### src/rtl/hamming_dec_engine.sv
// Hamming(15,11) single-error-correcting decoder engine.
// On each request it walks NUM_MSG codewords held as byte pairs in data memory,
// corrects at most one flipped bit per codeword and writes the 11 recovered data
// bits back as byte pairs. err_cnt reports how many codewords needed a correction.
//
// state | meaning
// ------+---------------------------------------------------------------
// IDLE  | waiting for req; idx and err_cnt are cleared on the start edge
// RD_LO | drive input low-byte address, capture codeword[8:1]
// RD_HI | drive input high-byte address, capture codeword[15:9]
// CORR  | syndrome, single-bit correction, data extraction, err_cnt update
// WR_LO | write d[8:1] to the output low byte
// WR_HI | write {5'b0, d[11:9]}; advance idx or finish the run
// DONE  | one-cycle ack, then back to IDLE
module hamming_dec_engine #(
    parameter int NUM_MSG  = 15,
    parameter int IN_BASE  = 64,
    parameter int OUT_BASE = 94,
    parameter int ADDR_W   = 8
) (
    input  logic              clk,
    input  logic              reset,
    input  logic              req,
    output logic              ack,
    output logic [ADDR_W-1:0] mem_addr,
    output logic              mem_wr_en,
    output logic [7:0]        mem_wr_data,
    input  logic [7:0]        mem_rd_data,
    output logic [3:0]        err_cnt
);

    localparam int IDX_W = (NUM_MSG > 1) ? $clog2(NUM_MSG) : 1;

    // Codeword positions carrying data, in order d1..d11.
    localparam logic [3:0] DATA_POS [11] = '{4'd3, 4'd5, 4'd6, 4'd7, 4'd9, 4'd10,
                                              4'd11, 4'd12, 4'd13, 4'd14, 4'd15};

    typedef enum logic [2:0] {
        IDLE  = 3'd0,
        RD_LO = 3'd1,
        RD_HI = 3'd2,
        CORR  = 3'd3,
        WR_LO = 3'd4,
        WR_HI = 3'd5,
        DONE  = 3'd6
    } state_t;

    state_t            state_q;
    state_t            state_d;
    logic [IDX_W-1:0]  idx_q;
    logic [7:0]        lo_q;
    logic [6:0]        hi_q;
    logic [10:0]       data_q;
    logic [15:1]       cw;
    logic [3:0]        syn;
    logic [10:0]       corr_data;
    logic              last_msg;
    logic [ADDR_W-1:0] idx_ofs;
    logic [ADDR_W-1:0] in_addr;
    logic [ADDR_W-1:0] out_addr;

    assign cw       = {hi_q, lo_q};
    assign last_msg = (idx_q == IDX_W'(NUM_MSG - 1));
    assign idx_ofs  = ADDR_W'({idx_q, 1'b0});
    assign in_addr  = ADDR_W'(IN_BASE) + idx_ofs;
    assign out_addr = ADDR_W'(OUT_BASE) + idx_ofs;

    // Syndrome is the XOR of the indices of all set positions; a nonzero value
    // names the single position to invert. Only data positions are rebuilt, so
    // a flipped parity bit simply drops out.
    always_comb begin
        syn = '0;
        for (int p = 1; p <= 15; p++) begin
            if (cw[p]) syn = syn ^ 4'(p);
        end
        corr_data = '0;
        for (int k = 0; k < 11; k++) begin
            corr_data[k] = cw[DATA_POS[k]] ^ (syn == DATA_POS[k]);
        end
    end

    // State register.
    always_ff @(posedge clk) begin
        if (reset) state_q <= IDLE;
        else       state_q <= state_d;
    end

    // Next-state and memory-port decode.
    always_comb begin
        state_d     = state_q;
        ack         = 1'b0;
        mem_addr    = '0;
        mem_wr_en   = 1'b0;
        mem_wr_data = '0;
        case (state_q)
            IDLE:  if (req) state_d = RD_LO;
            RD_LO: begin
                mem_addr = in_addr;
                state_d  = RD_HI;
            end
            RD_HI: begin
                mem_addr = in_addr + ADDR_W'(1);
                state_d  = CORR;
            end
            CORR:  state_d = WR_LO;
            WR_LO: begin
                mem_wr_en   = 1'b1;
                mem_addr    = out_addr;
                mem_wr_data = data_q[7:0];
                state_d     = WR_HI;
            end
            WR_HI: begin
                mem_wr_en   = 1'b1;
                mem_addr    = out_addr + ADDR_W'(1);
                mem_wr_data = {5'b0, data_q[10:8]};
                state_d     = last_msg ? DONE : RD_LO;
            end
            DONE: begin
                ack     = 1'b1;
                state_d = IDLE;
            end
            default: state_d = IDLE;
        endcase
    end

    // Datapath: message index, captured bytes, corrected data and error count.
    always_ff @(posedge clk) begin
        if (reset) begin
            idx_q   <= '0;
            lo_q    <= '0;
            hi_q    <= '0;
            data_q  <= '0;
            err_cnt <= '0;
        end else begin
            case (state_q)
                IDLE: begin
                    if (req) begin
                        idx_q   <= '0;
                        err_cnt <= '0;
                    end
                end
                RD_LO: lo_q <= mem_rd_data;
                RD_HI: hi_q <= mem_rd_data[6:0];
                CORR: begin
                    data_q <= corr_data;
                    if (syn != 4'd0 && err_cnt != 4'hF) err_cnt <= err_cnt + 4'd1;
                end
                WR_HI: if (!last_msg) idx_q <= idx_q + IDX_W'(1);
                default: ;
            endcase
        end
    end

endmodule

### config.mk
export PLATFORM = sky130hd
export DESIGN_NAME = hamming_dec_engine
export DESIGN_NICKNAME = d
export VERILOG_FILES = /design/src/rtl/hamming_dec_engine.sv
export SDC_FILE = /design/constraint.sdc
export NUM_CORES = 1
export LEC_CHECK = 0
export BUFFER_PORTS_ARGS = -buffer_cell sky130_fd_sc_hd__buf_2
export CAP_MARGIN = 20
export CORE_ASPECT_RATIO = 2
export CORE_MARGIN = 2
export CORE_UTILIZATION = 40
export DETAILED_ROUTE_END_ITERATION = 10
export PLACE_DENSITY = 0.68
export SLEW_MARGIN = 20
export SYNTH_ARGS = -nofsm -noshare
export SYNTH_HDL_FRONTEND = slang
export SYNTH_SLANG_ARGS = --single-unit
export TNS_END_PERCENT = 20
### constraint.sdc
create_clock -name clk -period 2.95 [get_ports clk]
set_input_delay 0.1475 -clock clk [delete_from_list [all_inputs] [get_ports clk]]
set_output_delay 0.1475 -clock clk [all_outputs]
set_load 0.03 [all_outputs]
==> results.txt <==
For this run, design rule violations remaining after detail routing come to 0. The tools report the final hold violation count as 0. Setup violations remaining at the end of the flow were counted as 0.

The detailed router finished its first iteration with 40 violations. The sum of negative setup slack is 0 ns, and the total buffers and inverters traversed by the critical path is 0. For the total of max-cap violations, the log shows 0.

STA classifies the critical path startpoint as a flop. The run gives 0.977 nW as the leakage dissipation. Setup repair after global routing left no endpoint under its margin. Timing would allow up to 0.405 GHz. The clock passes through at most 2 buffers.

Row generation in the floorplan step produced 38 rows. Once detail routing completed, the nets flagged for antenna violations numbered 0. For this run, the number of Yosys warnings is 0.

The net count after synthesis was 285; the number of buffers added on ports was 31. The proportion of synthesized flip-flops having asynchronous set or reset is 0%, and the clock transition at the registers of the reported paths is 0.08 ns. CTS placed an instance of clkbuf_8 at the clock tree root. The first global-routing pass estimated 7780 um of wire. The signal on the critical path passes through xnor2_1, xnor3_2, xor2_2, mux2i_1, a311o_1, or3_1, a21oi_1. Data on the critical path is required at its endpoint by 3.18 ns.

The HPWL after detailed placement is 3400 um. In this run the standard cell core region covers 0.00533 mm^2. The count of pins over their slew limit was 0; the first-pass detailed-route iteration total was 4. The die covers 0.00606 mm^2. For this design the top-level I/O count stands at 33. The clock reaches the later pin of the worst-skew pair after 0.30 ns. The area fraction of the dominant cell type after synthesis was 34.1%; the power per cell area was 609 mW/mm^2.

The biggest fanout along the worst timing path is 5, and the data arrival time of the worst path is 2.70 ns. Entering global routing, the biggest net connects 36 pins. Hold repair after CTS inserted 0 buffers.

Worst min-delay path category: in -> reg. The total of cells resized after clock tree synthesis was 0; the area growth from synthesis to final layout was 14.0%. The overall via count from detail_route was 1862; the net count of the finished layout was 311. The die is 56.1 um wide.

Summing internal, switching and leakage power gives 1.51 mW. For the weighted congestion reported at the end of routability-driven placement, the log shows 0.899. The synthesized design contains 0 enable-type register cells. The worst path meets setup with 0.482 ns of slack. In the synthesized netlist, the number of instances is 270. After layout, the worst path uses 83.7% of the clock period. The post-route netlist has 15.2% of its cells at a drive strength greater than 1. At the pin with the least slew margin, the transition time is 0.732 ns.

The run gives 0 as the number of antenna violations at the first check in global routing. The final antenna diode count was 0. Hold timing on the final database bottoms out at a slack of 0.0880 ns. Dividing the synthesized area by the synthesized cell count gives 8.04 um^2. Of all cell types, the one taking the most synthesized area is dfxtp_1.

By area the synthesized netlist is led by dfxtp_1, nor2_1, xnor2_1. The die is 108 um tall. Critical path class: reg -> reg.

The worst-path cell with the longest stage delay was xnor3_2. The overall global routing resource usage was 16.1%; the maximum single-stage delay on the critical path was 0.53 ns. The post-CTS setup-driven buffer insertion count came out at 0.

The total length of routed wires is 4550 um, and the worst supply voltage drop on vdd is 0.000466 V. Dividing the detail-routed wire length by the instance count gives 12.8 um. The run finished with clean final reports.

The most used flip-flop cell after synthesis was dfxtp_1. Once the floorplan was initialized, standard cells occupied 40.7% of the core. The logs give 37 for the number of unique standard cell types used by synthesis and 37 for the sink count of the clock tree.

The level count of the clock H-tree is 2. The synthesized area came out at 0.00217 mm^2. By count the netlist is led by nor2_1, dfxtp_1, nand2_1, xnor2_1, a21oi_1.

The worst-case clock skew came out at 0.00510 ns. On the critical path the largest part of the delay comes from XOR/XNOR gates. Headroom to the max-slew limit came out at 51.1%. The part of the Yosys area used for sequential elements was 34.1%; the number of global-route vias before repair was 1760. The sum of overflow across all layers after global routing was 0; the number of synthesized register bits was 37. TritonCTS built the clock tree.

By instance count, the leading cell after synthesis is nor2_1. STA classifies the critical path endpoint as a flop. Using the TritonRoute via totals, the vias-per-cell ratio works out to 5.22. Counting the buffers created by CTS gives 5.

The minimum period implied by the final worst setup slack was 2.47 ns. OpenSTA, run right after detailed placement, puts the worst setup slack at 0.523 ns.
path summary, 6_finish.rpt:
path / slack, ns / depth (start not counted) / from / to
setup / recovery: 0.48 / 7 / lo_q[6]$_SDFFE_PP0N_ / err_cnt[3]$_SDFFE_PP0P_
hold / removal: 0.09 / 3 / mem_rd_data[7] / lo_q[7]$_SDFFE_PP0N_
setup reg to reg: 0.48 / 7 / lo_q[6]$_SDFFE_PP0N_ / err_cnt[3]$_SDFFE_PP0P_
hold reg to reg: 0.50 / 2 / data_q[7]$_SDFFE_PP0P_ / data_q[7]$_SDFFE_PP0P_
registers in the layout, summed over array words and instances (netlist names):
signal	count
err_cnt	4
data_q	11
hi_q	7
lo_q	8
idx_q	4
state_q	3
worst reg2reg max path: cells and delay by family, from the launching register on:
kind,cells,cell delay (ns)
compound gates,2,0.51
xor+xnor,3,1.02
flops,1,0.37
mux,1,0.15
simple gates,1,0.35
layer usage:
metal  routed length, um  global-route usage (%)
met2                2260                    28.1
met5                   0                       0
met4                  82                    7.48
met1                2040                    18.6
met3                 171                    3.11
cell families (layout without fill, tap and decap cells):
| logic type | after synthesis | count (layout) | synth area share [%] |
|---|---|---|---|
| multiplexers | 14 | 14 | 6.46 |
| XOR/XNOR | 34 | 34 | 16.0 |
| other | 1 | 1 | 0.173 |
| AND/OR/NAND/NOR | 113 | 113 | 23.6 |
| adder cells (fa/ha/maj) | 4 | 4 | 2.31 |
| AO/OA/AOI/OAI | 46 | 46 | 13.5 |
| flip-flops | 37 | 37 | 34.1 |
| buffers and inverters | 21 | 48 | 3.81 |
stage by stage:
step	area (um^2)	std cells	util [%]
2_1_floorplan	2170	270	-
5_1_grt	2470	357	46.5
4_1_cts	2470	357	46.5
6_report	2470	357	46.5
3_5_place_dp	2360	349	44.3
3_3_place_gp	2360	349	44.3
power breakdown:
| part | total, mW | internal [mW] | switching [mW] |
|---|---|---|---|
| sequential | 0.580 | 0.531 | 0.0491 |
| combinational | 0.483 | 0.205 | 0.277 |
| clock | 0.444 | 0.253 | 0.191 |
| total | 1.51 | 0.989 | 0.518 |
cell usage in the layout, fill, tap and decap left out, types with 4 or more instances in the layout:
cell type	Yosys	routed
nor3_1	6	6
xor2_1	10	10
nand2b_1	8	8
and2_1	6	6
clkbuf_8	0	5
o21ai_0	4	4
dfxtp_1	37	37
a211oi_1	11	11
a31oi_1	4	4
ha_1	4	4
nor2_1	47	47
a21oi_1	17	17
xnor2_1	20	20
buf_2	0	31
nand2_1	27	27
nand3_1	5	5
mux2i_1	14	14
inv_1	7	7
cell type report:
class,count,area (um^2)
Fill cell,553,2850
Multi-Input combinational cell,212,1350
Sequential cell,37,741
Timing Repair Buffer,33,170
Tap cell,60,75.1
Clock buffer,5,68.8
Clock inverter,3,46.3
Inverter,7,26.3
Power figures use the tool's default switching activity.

================================

Work item:
Make a list of all lines in the data that contain "routed".

Solution to this task:
The total length of routed wires is 4550 um, and the worst supply voltage drop on vdd is 0.000466 V. Dividing the detail-routed wire length by the instance count gives 12.8 um. The run finished with clean final reports.
metal  routed length, um  global-route usage (%)
cell type	Yosys	routed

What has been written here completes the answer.